Being intensively studied, visual object tracking has witnessed great advances in either speed (e.g., with correlation filters) or accuracy (e.g., with deep features). Real-time and high accuracy tracking algorithms, however, remain scarce. In this paper we study the problem from a new perspective and present a novel parallel tracking and verifying (PTAV) framework, by taking advantage of the ubiquity of multi-thread techniques and borrowing ideas from the success of parallel tracking and mapping in visual SLAM. The proposed PTAV framework is typically composed of two components, a (base) tracker T and a verifier V, working in parallel on two separate threads.

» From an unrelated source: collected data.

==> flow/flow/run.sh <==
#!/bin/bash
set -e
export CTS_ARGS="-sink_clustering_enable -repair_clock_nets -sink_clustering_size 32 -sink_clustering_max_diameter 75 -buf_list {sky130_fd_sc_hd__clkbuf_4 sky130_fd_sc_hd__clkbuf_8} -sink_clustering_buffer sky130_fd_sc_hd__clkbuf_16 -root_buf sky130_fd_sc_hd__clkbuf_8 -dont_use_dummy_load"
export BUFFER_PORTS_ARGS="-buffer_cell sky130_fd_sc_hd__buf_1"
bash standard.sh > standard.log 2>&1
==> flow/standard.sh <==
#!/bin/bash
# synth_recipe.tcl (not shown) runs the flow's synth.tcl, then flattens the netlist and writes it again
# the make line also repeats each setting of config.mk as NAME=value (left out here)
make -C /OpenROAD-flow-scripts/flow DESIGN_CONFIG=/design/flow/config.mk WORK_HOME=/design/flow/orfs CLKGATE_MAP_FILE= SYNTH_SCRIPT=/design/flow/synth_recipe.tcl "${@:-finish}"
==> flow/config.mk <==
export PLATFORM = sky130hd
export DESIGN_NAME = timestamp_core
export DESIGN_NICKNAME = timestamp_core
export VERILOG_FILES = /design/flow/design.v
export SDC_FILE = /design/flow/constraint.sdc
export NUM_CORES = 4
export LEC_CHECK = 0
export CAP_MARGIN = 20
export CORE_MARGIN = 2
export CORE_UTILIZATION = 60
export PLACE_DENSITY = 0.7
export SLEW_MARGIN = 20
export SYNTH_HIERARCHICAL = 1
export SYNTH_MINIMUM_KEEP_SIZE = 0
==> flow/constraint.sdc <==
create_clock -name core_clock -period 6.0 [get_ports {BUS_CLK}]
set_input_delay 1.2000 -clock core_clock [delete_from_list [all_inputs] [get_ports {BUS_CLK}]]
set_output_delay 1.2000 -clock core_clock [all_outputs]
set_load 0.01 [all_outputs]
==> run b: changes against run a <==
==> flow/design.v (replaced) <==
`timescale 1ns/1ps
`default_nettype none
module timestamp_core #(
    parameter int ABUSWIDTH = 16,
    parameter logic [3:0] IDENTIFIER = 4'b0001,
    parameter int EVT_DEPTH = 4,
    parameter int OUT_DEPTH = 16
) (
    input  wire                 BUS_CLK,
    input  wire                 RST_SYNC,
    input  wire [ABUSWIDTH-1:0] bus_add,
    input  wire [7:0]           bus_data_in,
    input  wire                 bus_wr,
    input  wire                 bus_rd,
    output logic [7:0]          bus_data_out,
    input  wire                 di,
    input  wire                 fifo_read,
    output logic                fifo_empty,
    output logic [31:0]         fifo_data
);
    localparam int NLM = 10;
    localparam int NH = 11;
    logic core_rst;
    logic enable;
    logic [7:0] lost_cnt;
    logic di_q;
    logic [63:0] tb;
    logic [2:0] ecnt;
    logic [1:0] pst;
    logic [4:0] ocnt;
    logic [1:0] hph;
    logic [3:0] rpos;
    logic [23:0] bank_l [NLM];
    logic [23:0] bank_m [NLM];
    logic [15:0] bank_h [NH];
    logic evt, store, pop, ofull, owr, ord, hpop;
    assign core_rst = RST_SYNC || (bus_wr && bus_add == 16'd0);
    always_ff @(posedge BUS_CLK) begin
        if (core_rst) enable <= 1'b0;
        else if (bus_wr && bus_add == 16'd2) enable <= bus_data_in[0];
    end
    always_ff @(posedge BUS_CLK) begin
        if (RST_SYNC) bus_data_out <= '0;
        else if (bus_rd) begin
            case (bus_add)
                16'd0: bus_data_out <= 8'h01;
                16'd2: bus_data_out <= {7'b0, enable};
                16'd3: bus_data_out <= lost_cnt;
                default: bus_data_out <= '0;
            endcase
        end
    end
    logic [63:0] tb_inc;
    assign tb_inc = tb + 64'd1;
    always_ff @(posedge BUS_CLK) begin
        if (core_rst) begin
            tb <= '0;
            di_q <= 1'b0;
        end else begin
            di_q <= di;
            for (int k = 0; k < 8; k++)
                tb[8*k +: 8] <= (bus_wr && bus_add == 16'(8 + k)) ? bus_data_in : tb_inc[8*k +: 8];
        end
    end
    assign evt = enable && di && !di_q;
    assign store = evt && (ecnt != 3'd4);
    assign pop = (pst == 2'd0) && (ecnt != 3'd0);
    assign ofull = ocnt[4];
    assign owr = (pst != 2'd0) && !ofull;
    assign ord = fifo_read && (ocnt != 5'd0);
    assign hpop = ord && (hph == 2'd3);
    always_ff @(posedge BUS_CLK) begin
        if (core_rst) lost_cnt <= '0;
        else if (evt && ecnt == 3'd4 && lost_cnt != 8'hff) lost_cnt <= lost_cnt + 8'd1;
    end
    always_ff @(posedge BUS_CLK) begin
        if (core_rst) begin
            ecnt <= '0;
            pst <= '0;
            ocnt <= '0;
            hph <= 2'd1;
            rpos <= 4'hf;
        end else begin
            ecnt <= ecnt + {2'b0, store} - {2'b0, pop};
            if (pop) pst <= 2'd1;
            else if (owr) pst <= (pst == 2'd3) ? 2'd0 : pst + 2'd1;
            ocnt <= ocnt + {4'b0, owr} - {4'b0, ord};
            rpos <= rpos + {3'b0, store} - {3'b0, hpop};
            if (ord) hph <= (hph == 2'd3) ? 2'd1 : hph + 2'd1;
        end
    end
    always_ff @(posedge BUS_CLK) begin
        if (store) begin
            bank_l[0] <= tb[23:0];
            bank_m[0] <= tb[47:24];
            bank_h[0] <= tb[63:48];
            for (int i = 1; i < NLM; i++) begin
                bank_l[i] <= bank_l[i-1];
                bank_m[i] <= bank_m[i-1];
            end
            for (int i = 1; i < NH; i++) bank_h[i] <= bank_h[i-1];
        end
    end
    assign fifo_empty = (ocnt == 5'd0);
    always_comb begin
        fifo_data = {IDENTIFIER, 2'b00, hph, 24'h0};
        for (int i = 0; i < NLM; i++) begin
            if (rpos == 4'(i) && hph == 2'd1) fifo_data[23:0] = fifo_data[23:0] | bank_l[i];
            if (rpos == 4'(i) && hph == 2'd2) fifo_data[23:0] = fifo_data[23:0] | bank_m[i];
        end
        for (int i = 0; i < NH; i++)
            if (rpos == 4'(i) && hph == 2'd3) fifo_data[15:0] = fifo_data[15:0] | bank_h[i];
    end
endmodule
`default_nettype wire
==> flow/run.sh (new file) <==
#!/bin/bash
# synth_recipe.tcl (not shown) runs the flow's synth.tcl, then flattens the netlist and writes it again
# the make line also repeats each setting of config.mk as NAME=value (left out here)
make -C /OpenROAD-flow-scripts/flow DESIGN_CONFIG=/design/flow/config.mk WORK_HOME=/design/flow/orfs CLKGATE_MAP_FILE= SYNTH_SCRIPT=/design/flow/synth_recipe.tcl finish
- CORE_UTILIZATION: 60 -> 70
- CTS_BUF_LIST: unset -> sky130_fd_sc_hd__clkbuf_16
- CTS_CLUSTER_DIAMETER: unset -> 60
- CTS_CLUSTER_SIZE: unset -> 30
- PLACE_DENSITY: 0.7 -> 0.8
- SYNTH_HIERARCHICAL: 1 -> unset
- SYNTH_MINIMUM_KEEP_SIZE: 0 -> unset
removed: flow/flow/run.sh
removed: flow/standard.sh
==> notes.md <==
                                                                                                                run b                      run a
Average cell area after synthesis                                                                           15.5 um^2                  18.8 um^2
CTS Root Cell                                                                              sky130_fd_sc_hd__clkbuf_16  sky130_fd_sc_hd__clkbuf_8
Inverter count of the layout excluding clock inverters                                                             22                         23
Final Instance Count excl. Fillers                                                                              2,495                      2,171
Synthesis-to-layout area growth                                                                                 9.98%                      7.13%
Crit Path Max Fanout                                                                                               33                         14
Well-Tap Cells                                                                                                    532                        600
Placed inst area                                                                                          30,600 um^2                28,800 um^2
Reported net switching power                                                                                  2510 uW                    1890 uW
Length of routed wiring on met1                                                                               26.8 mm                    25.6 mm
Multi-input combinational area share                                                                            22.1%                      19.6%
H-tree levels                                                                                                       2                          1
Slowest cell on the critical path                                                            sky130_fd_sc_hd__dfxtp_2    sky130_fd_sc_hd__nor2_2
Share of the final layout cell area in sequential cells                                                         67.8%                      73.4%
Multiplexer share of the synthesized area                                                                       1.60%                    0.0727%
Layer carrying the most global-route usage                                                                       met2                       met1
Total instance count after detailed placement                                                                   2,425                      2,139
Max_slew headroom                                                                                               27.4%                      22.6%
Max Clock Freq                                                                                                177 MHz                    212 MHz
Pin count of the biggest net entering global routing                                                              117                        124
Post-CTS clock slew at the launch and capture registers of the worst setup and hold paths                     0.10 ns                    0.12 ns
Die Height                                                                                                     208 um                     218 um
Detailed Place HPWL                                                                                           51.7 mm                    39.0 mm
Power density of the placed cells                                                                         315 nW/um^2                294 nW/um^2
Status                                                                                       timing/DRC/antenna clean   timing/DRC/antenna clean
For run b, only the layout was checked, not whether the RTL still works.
Background: an optimization exercise with open tools, aiming at small area, a short achievable clock period and few clock cycles per item. Do not read the settings as production practice. The RTL was checked by simulation tests, not by an equivalence proof against the original design.

==> flow/design.v (outline; a module is shown in full before it is edited, if it fits) <==
// module gbk_seq: 210 lines
// module gbk_sq: 376 lines
// module gbk_acc: 104 lines
// module gbk_mac: 582 lines
// module gbk_benc: 17 lines
// module gbk_fa: 10 lines
// module gbk_ha: 9 lines
// module gbk_exp_rom: 269 lines
// module gaussian_rbf_kernel_core: 138 lines
module gaussian_rbf_kernel_core (
    input  wire logic                          clk,
    input  wire logic                          rst_n,
    input  wire logic                          pair_valid,
    output logic                               pair_ready,
    input  wire logic [gbk_pkg::COORD_W-1:0]   pair_coord_a,
    input  wire logic [gbk_pkg::COORD_W-1:0]   pair_coord_b,
    input  wire logic                          pair_last,
    output logic                               result_valid,
    input  wire logic                          result_ready,
    output logic      [gbk_pkg::KERNEL_W-1:0]  result_kernel_value,
    output logic      [gbk_pkg::DIST_W-1:0]    result_sq_distance,
    input  wire logic                          cfg_valid,
    output logic                               cfg_ready,
    input  wire logic [gbk_pkg::INV_W-1:0]     cfg_inv_bandwidth
);
  // ...
==> flow/run.sh <==
#!/bin/bash
# synth_recipe.tcl (not shown) runs the flow's synth.tcl, then flattens the netlist and writes it again
# the make line also repeats each setting of config.mk as NAME=value (left out here)
make -C /OpenROAD-flow-scripts/flow DESIGN_CONFIG=/design/flow/config.mk WORK_HOME=/design/flow/orfs CLKGATE_MAP_FILE= SYNTH_SCRIPT=/design/flow/synth_recipe.tcl finish
==> flow/config.mk <==
export PLATFORM = sky130hd
export DESIGN_NAME = gaussian_rbf_kernel_core
export DESIGN_NICKNAME = gaussian_rbf_kernel_core
export VERILOG_FILES = /design/flow/design.v
export SDC_FILE = /design/flow/constraint.sdc
export NUM_CORES = 4
export LEC_CHECK = 0
export CAP_MARGIN = 20
export CORE_MARGIN = 2
export CORE_UTILIZATION = 40
export SETUP_SLACK_MARGIN = 5
export SLEW_MARGIN = 20
export SYNTH_HIERARCHICAL = 1
export SYNTH_MEMORY_MAX_BITS = 16384
==> flow/constraint.sdc <==
create_clock -name core_clock -period 11.0 [get_ports {clk}]
set_input_delay 2.2000 -clock core_clock [delete_from_list [all_inputs] [get_ports {clk}]]
set_output_delay 2.2000 -clock core_clock [all_outputs]
set_load 0.01 [all_outputs]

The tracker T aims to provide a super real-time tracking inference and is expected to perform well most of the time; by contrast, the verifier V validates the tracking results and corrects T when needed. The key innovation is that, V does not work on every frame but only upon the requests from T; on the other end, T may adjust the tracking according to the feedback from V. With such collaboration, PTAV enjoys both the high efficiency provided by T and the strong discriminative power by V. Meanwhile, to adapt V to object appearance changes over time, we maintain a dynamic target template pool for adaptive verification, resulting in further performance improvements. In our extensive experiments on popular benchmarks including OTB2015, TC128, UAV20L and VOT2016, PTAV achieves the best tracking accuracy among all real-time trackers, and in fact even outperforms many deep learning based algorithms. Moreover, as a general framework, PTAV is very flexible with great potentials for future improvement and generalization.